San Francisco
Gabrielle Teschner: In the Offing at Irving Street Projects
Today from our partners at Art Practical, we bring you Vanessa Kauffman’s review of Gabrielle Teschner’s In the Offing at Irving Street Projects in San Francisco. The author notes, “Teschner’s works epitomize a high standard of craft, but by the same turn they destabilize ready-made, rigid perceptions of architectural perfection.” This article was originally published on March 29, 2016.

Gabrielle Teschner. In the Offing, 2016; installation view. Courtesy of the Artist and Irving Street Projects.
“The offing” is the farthest point the eye can see when looking at the ocean from shore. It is the lateral strip of water that concludes the earthly side of the horizon, and is the recipient of both the first and last kiss of light as the day begins and ends. Elementally the offing has a physical, water-saturated truth, although it is intangible; by definition, the offing is an unreachable place, a place that must keep its distance to keep its name. Metaphorically, the offing is that something far in the future that we anticipate, make assumptions about, and lose sleep over, even as it continues to occupy a very unreal and ill-defined shape. It is this kind of anticipatory thinking that imbues the works of artist Gabrielle Teschner in her current show, In the Offing, a rotating installation of works on fabric and paper made during Teschner’s three-month residency at Irving Street Projects (ISP), a conjoint studio and exhibition space in the Outer Sunset neighborhood of San Francisco.

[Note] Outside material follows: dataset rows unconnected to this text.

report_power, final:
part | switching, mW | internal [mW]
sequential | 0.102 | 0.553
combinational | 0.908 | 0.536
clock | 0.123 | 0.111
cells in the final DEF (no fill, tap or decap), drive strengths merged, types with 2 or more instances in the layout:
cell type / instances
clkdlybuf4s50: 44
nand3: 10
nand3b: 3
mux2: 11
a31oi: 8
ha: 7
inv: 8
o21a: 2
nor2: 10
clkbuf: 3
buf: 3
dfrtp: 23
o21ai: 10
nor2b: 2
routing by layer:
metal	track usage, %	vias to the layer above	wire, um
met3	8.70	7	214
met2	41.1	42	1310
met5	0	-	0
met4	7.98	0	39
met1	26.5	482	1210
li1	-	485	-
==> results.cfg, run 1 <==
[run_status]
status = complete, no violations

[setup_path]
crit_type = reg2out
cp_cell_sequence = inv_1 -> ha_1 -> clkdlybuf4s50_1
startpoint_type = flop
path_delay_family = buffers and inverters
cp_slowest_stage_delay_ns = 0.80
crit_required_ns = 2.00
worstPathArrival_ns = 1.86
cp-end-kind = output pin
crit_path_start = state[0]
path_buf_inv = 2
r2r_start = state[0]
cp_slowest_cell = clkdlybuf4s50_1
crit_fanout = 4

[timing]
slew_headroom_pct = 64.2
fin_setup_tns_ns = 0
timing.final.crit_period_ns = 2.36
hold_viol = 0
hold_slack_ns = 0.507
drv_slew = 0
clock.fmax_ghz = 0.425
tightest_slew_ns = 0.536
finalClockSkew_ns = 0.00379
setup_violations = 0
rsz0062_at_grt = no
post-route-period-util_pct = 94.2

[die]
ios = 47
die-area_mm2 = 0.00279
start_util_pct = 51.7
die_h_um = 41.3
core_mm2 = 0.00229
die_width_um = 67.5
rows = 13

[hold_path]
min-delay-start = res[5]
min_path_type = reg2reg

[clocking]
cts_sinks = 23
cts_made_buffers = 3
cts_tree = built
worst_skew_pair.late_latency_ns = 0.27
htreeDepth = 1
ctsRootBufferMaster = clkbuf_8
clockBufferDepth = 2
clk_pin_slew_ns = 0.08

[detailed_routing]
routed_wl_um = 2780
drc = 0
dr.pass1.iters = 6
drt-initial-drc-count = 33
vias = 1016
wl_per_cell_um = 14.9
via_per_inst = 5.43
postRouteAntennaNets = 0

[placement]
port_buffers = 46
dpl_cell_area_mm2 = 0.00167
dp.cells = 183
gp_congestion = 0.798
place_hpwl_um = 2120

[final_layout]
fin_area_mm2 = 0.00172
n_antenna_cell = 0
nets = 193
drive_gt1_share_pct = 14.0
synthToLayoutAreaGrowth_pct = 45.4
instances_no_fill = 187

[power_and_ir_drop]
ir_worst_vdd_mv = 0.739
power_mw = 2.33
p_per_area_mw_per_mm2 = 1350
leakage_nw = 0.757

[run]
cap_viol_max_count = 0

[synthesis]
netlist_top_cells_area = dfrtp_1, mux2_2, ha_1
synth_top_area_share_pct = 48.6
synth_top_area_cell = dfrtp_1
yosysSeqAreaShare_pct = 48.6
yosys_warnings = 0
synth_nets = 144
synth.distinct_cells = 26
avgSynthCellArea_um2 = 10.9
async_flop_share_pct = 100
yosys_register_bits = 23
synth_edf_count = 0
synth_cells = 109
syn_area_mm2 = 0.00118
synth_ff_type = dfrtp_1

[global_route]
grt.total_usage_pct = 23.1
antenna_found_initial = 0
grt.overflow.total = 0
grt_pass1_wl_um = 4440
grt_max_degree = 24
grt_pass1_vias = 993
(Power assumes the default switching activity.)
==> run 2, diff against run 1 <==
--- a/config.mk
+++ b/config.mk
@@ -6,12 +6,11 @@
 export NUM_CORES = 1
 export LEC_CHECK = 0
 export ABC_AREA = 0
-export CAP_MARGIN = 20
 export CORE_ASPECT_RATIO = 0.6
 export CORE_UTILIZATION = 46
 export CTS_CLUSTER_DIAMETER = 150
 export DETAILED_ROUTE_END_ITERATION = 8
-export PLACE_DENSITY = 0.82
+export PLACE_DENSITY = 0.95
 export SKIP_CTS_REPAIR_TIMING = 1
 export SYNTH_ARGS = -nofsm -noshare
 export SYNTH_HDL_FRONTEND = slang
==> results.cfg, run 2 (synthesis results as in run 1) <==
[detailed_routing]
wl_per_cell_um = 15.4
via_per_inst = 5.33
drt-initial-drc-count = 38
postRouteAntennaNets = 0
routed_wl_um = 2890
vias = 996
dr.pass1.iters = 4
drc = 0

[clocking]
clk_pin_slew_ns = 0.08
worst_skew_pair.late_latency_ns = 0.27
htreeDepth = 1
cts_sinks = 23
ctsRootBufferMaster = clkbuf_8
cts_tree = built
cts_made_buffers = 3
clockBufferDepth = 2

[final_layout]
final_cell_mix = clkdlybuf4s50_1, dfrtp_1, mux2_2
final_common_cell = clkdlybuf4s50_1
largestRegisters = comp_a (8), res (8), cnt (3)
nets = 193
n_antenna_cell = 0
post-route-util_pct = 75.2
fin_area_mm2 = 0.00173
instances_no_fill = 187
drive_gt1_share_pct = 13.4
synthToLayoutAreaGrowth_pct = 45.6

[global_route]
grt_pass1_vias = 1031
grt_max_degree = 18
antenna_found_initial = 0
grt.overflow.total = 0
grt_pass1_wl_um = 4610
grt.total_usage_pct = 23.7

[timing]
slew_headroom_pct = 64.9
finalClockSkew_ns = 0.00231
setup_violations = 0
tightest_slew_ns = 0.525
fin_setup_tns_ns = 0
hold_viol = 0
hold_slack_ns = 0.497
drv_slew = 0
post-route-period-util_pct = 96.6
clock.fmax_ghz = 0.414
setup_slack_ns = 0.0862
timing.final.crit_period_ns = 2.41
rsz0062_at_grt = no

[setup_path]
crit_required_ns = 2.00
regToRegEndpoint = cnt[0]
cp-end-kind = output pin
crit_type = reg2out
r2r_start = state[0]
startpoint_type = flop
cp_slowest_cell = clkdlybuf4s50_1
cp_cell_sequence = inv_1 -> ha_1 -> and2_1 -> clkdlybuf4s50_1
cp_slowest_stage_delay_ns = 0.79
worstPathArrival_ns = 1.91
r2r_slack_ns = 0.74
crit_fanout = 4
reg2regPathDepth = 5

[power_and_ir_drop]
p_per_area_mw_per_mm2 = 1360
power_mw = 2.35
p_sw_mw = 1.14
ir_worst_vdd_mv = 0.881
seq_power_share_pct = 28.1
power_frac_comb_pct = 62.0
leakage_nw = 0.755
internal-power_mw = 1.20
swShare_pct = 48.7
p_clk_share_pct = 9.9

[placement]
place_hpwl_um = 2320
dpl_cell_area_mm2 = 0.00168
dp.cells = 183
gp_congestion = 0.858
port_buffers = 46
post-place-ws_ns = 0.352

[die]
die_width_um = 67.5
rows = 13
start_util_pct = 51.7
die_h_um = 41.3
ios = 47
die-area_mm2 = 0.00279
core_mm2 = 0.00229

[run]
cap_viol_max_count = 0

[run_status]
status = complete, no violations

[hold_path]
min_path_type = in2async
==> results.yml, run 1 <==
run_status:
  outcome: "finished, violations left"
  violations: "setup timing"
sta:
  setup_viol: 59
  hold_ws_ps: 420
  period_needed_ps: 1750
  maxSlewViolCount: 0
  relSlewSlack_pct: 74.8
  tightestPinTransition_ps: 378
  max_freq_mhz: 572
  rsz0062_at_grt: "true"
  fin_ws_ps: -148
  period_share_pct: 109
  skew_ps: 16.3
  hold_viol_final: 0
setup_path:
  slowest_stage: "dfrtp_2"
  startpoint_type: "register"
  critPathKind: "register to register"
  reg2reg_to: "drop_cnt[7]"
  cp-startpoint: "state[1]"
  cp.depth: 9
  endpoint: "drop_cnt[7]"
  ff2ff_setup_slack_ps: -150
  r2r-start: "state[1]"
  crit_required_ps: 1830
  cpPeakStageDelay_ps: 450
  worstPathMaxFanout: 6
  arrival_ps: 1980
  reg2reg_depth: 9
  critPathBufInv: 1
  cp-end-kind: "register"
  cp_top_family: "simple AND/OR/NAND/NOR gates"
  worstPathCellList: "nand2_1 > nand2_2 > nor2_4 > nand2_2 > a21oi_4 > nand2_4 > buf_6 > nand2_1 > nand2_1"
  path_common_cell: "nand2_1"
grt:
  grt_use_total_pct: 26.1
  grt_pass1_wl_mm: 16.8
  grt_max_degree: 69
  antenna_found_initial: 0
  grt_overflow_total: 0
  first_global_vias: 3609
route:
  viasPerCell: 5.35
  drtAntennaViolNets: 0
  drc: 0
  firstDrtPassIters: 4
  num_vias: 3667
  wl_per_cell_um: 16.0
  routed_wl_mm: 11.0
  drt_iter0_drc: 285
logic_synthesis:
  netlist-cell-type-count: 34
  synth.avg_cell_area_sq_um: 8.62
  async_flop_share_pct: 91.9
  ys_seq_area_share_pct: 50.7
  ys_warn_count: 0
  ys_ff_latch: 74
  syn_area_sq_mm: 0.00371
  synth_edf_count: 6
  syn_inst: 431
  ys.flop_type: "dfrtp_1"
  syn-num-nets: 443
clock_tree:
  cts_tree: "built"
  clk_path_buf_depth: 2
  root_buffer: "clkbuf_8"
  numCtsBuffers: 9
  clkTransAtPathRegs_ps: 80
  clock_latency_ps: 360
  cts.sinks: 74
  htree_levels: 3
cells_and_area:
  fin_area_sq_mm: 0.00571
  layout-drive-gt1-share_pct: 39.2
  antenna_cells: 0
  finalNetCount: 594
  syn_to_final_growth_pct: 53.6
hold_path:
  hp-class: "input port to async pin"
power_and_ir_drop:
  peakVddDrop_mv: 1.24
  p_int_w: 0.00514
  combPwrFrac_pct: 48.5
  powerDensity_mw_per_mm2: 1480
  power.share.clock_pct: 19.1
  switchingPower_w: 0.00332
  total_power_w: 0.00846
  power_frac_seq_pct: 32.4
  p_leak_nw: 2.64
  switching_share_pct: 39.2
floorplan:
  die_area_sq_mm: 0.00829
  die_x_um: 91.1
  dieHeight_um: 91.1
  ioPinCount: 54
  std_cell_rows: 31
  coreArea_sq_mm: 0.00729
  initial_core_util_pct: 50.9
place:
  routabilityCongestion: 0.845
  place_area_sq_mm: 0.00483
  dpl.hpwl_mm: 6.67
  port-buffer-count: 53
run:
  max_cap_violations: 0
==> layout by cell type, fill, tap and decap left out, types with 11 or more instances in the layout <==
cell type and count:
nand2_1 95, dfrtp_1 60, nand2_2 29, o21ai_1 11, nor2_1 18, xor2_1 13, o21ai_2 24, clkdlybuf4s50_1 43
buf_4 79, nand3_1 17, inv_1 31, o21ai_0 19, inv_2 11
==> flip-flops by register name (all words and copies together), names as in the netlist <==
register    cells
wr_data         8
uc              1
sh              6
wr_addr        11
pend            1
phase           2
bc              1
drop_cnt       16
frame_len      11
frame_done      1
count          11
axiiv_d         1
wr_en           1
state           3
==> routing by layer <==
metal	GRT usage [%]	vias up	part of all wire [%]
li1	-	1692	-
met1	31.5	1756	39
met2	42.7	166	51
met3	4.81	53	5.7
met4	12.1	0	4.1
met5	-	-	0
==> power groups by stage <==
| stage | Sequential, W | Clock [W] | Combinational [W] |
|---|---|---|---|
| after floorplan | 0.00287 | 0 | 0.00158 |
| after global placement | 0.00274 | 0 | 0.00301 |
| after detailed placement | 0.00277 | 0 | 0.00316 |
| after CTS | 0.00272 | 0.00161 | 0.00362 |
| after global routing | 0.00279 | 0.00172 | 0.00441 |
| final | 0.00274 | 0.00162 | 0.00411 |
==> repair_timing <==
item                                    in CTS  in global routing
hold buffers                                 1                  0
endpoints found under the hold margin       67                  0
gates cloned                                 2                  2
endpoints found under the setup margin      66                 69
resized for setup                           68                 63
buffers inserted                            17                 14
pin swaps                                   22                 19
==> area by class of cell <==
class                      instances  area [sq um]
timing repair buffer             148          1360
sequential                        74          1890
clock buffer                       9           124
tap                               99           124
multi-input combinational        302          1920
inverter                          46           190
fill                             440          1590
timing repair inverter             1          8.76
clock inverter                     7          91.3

Marrying method and material, Teschner has made a ritual of walking the six blocks from ISP to the Pacific Ocean daily to collect seawater throughout her residency. Back in the studio, Teschner mixes the seawater with watercolor pigments to create mottled oceanic hues that she washes onto blocks of unbleached muslin. Blocks painted on different days have distinct dispositions. They—along with the handful of typed haikus that are taped to the front window and a sequence of notational paper cups lining the sill—are a book of days, a calendar of Teschner’s processional.